Service Mesh Integration

When running behind a service mesh like Istio or Linkerd, you can configure routing based on health:

apiVersion: networking.istio.io/v1alpha3
kind: DestinationRule
metadata:
  name: payment-service
spec:
  host: payment-service
  trafficPolicy:
    connectionPool:
      tcp:
        maxConnections: 100
      http:
        h2UpgradePolicy: UPGRADE
    outlierDetection:
      consecutive5xxErrors: 5
      interval: 30s
      baseEjectionTime: 30s

The service mesh handles circuit breaking and traffic shifting automatically based on outlier detection.

Application-Level Routing

For custom routing logic, query the health registry:

class HealthAwareRouter:
    def __init__(self, health_registry: HealthRegistry):
        self.registry = health_registry

    def route_request(self, request: Request) -> str:
        all_instances = self.discover_service(request.target_service)
        healthy_instances = [
            inst for inst in all_instances
            if self.is_instance_healthy(inst)
        ]

        if not healthy_instances:
            healthy_instances = all_instances

        return self.select_instance(healthy_instances, request)
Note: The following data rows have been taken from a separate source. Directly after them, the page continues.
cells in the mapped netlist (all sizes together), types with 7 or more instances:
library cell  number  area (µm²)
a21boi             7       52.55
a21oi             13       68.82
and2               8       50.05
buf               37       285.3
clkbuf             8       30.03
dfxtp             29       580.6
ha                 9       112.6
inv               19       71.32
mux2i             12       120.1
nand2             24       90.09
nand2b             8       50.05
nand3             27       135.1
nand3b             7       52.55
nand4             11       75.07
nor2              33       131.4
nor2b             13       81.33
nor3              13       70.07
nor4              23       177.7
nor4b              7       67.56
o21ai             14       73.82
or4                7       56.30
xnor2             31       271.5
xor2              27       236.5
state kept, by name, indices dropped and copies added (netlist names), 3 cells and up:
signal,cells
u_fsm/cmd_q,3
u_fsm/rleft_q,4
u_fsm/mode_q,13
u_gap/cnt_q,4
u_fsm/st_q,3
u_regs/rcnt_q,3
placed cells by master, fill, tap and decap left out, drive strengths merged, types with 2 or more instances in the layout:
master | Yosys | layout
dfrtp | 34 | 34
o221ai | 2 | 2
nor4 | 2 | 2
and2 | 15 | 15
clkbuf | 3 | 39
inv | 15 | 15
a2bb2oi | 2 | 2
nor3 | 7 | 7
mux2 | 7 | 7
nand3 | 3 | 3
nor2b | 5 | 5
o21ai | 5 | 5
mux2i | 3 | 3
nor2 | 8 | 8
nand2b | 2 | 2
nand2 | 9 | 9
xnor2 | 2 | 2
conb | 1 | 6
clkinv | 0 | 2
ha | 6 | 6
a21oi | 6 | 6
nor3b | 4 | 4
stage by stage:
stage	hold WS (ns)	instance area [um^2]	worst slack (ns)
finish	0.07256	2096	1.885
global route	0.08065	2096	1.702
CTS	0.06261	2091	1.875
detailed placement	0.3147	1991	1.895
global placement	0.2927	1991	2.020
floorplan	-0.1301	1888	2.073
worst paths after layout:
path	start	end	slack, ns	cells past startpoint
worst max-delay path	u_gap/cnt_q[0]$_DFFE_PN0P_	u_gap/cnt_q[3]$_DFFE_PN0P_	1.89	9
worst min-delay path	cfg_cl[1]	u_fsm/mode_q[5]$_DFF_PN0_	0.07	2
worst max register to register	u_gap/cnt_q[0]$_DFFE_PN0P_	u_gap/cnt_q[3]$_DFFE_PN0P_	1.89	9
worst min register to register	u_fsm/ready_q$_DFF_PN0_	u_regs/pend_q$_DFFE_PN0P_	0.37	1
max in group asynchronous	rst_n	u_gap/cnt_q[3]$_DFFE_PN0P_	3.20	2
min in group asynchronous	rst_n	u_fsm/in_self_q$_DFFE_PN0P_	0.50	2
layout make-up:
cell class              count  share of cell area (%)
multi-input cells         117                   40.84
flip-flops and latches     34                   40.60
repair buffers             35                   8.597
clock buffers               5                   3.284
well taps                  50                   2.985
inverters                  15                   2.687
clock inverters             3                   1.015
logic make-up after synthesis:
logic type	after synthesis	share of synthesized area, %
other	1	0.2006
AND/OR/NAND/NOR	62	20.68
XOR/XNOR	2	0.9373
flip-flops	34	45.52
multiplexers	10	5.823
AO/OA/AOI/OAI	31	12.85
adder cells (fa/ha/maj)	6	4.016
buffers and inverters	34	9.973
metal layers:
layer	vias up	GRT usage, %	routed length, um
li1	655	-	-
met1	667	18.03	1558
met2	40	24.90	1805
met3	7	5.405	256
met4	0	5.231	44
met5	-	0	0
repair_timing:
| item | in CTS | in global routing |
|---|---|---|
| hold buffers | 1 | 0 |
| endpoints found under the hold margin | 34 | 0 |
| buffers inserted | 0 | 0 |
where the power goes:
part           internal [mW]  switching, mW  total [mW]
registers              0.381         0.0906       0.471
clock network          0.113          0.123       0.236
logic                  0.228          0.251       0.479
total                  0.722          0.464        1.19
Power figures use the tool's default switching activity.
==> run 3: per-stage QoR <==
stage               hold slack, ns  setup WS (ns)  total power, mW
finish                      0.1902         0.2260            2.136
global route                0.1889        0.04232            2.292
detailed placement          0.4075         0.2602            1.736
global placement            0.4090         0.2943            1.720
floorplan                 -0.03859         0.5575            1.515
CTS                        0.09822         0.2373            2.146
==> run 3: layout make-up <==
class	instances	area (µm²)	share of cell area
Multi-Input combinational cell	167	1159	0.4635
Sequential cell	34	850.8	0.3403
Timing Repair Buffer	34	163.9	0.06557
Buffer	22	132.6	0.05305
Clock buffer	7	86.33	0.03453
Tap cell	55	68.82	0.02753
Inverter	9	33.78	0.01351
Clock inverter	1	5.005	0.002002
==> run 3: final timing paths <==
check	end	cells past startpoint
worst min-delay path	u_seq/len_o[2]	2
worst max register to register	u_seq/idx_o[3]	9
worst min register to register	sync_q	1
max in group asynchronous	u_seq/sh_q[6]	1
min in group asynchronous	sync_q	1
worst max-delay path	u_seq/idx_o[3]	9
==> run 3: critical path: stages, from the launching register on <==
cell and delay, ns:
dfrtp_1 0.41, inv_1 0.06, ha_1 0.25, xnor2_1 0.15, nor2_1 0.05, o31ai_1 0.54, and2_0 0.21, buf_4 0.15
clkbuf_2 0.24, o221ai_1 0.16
## config.mk

```make
export PLATFORM = sky130hd
export DESIGN_NAME = ctl_serial_port
export DESIGN_NICKNAME = d
export VERILOG_FILES = /design/src/rtl/ctl_serial_pkg.sv /design/src/rtl/ctl_sync.sv /design/src/rtl/ctl_frame_fsm.sv /design/src/rtl/ctl_cfg_regs.sv /design/src/rtl/ctl_serial_port.sv
export SDC_FILE = /design/constraint.sdc
export NUM_CORES = 1
export LEC_CHECK = 0
export ABC_AREA = 1
export CORE_MARGIN = 3
export CORE_UTILIZATION = 40
export DETAILED_ROUTE_END_ITERATION = 10
export PLACE_DENSITY = 0.72
export SLEW_MARGIN = 20
export SYNTH_ARGS = -nofsm -noshare
export SYNTH_HDL_FRONTEND = slang
export SYNTH_SLANG_ARGS = --single-unit
```

## constraint.sdc

```tcl
create_clock -name clk -period 4.25 [get_ports clk]
set_clock_uncertainty 0.1 [all_clocks]
set_input_delay 0.425 -clock clk [delete_from_list [all_inputs] [get_ports clk]]
set_output_delay 0.425 -clock clk [all_outputs]
set_load 0.05 [all_outputs]
```

## src/rtl/ctl_serial_pkg.sv

```systemverilog
package ctl_serial_pkg;

    localparam int FRAME_W   = 16;
    localparam int DATA_W    = 8;
    localparam int DATA_LSB  = 8;
    localparam int ADDR_W    = 5;
    localparam int ADDR_LSB  = 2;
    localparam int NUM_PORTS = 5;
    localparam int SLEEP_W   = 2;
    localparam int BASE_CODE = 2;

    typedef enum logic [1:0] {
        S_IDLE,
        S_SHIFT,
        S_COMMIT,
        S_ACK
    } frame_state_e;

    function automatic logic [ADDR_W-1:0] port_code(input int p);
        return ADDR_W'(p + BASE_CODE);
    endfunction

    function automatic logic [DATA_W-1:0] port_default(input int p);
        return (p == 3) ? DATA_W'(8'h30) : '0;
    endfunction

    function automatic logic [DATA_W-1:0] port_wmask(input int p);
        return (p == 4) ? DATA_W'(8'hF8) : '1;
    endfunction

    function automatic logic [NUM_PORTS*DATA_W-1:0] default_image();
        logic [NUM_PORTS*DATA_W-1:0] img;
        img = '0;
        for (int p = 0; p < NUM_PORTS; p++) begin
            img[p*DATA_W +: DATA_W] = port_default(p);
        end
        return img;
    endfunction

endpackage

```

## src/rtl/ctl_sync.sv

```systemverilog
module ctl_sync #(
    parameter int WIDTH  = 3,
    parameter int STAGES = 2
) (
    input  logic             clk,
    input  logic             rst_n,
    input  logic [WIDTH-1:0] d_i,
    output logic [WIDTH-1:0] q_o
);

    logic [WIDTH-1:0] stg [STAGES];

    always_ff @(posedge clk or negedge rst_n) begin
        if (!rst_n) begin
            for (int s = 0; s < STAGES; s++) begin
                stg[s] <= '0;
            end
        end else begin
            stg[0] <= d_i;
            for (int s = 1; s < STAGES; s++) begin
                stg[s] <= stg[s-1];
            end
        end
    end

    assign q_o = stg[STAGES-1];

endmodule

```

## src/rtl/ctl_frame_fsm.sv

```systemverilog
module ctl_frame_fsm
    import ctl_serial_pkg::*;
#(
    parameter int FRM_W = FRAME_W
) (
    input  logic             clk,
    input  logic             rst_n,
    input  logic             en_i,
    input  logic             sclk_i,
    input  logic             sdat_i,
    output logic [FRM_W-1:0] frame_o,
    output logic             commit_o,
    output logic             pull_o
);

    localparam int CNT_W = $clog2(FRM_W + 1);
    localparam logic [CNT_W-1:0] LAST_IDX = CNT_W'(FRM_W - 1);

    frame_state_e st, st_nxt;
    logic             sclk_d;
    logic             fall;
    logic             last_edge;
    logic [CNT_W-1:0] cnt;
    logic [FRM_W-1:0] shreg;

    assign fall      = sclk_d & ~sclk_i;
    assign last_edge = (st == S_SHIFT) && en_i && fall && (cnt == LAST_IDX);

    // state register
    always_ff @(posedge clk or negedge rst_n) begin
        if (!rst_n) begin
            st <= S_IDLE;
        end else begin
            st <= st_nxt;
        end
    end

    // next state
    always_comb begin
        st_nxt = st;
        unique case (st)
            S_IDLE:   if (en_i) st_nxt = S_SHIFT;
            S_SHIFT: begin
                if (!en_i)          st_nxt = S_IDLE;
                else if (last_edge) st_nxt = S_COMMIT;
            end
            S_COMMIT: st_nxt = en_i ? S_ACK : S_IDLE;
            S_ACK:    if (!en_i) st_nxt = S_IDLE;
            default:  st_nxt = S_IDLE;
        endcase
    end

    // bit collection
    always_ff @(posedge clk or negedge rst_n) begin
        if (!rst_n) begin
            sclk_d <= 1'b0;
            cnt    <= '0;
            shreg  <= '0;
        end else begin
            sclk_d <= sclk_i;
            if (st == S_IDLE) begin
                cnt <= '0;
            end else if (st == S_SHIFT && en_i && fall) begin
                shreg <= {sdat_i, shreg[FRM_W-1:1]};
                cnt   <= cnt + 1'b1;
            end
        end
    end

    // outputs
    always_comb begin
        commit_o = 1'b0;
        pull_o   = 1'b0;
        unique case (st)
            S_IDLE:   ;
            S_SHIFT:  ;
            S_COMMIT: begin
                commit_o = 1'b1;
                pull_o   = 1'b1;
            end
            S_ACK:    pull_o = 1'b1;
            default:  ;
        endcase
    end

    assign frame_o = shreg;

endmodule

```

## src/rtl/ctl_cfg_regs.sv

```systemverilog
module ctl_cfg_regs
    import ctl_serial_pkg::*;
#(
    parameter int NPORT = NUM_PORTS,
    parameter int DW    = DATA_W,
    parameter int AW    = ADDR_W
) (
    input  logic                clk,
    input  logic                rst_n,
    input  logic                wr_i,
    input  logic [AW-1:0]       addr_i,
    input  logic [DW-1:0]       data_i,
    output logic [NPORT*DW-1:0] regs_o
);

    logic [DW-1:0] cur [NPORT];
    logic [DW-1:0] wrv [NPORT];
    logic [DW-1:0] nxt [NPORT];
    logic          sleep_deep;

    for (genvar p = 0; p < NPORT; p++) begin : g_wr
        localparam logic [DW-1:0] DFLT = DW'(port_default(p));
        localparam logic [DW-1:0] MSK  = DW'(port_wmask(p));
        logic hit;
        assign hit    = wr_i && (addr_i == AW'(port_code(p)));
        assign wrv[p] = hit ? ((data_i & MSK) | (DFLT & ~MSK)) : cur[p];
    end

    assign sleep_deep = wrv[0][SLEEP_W-1];

    for (genvar p = 0; p < NPORT; p++) begin : g_reg
        localparam logic [DW-1:0] DFLT = DW'(port_default(p));
        if (p == 0) begin : g_ctl
            assign nxt[p] = sleep_deep ? {DFLT[DW-1:SLEEP_W], wrv[p][SLEEP_W-1:0]} : wrv[p];
        end else begin : g_plain
            assign nxt[p] = sleep_deep ? DFLT : wrv[p];
        end
        always_ff @(posedge clk or negedge rst_n) begin
            if (!rst_n) begin
                cur[p] <= DFLT;
            end else begin
                cur[p] <= nxt[p];
            end
        end
        assign regs_o[p*DW +: DW] = cur[p];
    end

endmodule

```

## src/rtl/ctl_serial_port.sv

```systemverilog
module ctl_serial_port
    import ctl_serial_pkg::*;
#(
    parameter int SYNC_STAGES = 2
) (
    input  logic       clk,
    input  logic       rst_n,
    input  logic       ser_en_i,
    input  logic       ser_clk_i,
    input  logic       ser_dat_i,
    output logic       ser_dat_pull_o,
    output logic       a_out_en_o,
    output logic       a_hdr_force_o,
    output logic       a_foc_bypass_o,
    output logic       a_trk_slow_o,
    output logic [1:0] a_trk_sel_o,
    output logic [1:0] a_sleep_o,
    output logic [2:0] b_offset_o,
    output logic [1:0] b_window_o,
    output logic [2:0] b_hyst_o,
    output logic       c_trk_hold_o,
    output logic       c_foc_hold_o,
    output logic       c_hdr_run_o,
    output logic [1:0] c_mono_o,
    output logic [2:0] c_slice_o,
    output logic       d_eq_on_o,
    output logic [2:0] d_coef_o,
    output logic [3:0] d_delay_o,
    output logic [2:0] e_aux_o,
    output logic [1:0] e_range_o
);

    localparam int IMG_W = NUM_PORTS * DATA_W;

    logic [2:0]         raw_w, syn_w;
    logic               en_s, sclk_s, sdat_s;
    logic [FRAME_W-1:0] frame;
    logic               commit;
    logic [IMG_W-1:0]   cfg;
    logic [2:0]         e_spare_unused;
    logic               dont_care_unused;

    assign raw_w = {ser_en_i, ser_clk_i, ser_dat_i};
    assign {en_s, sclk_s, sdat_s} = syn_w;

    ctl_sync #(.WIDTH(3), .STAGES(SYNC_STAGES)) u_sync (
        .clk   (clk),
        .rst_n (rst_n),
        .d_i   (raw_w),
        .q_o   (syn_w)
    );

    ctl_frame_fsm #(.FRM_W(FRAME_W)) u_fsm (
        .clk      (clk),
        .rst_n    (rst_n),
        .en_i     (en_s),
        .sclk_i   (sclk_s),
        .sdat_i   (sdat_s),
        .frame_o  (frame),
        .commit_o (commit),
        .pull_o   (ser_dat_pull_o)
    );

    ctl_cfg_regs #(.NPORT(NUM_PORTS), .DW(DATA_W), .AW(ADDR_W)) u_regs (
        .clk    (clk),
        .rst_n  (rst_n),
        .wr_i   (commit),
        .addr_i (frame[ADDR_LSB +: ADDR_W]),
        .data_i (frame[DATA_LSB +: DATA_W]),
        .regs_o (cfg)
    );

    assign dont_care_unused = ^{frame[ADDR_LSB-1:0], frame[DATA_LSB-1:ADDR_LSB+ADDR_W]};

    assign {a_out_en_o, a_hdr_force_o, a_foc_bypass_o, a_trk_slow_o,
            a_trk_sel_o, a_sleep_o}                              = cfg[7:0];
    assign {b_offset_o, b_window_o, b_hyst_o}                    = cfg[15:8];
    assign {c_trk_hold_o, c_foc_hold_o, c_hdr_run_o, c_mono_o,
            c_slice_o}                                           = cfg[23:16];
    assign {d_eq_on_o, d_coef_o, d_delay_o}                      = cfg[31:24];
    assign {e_aux_o, e_range_o, e_spare_unused}                  = cfg[39:32];

endmodule

```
    def is_instance_healthy(self, instance: ServiceInstance) -> bool:
        health = self.registry.get_service_health(instance.id)
        if not health:
            return False
        return health.get("healthy", False)

Health Check Protocols

Periodic Health Updates

Services publish their health status periodically:

async def publish_health_status(
    service_id: str,
    health_status: HealthStatus,
    interval_seconds: int = 10
):
    while True:
        try:
            registry.register(service_id, health_status)
            await asyncio.sleep(interval_seconds)
        except Exception as e:
            logger.error(f"Failed to publish health: {e}")

This produces a constantly updated health map of your system.

Watch-Based Health Monitoring

Instead of polling, watch for health changes:

async def watch_health_changes(
    service_id: str,
    callback: Callable[[dict], None]
):
    for change in registry.watch(f"health:{service_id}"):
        callback(change.new_value)

When a service transitions from healthy to unhealthy, you can react immediately.

Cascading Failure Detection

One of the most valuable things distributed health checks can do is detect cascading failures before they complete.

Failure Propagation Tracking

graph TD
    A[Payment Service Down] --> B[Checkout Unhealthy]
    B --> C[Cart Unhealthy]
    C --> D[Storefront Unhealthy]
    A --> E[Order History Unhealthy]
    A --> F[Analytics Failing]

Track which services depend on failing services. When payment goes down, immediately mark all services that depend on it as potentially affected.

class CascadingFailureDetector:
    def __init__(self, dependency_graph: dict[str, list[str]]):
        self.graph = dependency_graph

    def get_affected_services(self, failed_service: str) -> list[str]:
        affected = []
        to_check = [failed_service]

        while to_check:
            current = to_check.pop()
            for dependent in self.graph.get(current, []):
                if dependent not in affected:
                    affected.append(dependent)
                    to_check.append(dependent)

        return affected

This lets you see the blast radius of a failure. When payment goes down, you immediately know that checkout, order history, and analytics are affected.

Additional Common Mistakes

Health Checks That Are Too Heavy

A health check that queries the database, calls three downstream services, and processes significant data will itself become a load on the system.

Not Having a Health Check Strategy

Health checks should be designed, not added ad-hoc. Decide what each health endpoint checks, what timeouts to use, and how health information flows through your system

Ignoring Health Check Latency

If your health check takes 5 seconds to complete, you have added 5 seconds to your failure detection time. Keep health checks fast.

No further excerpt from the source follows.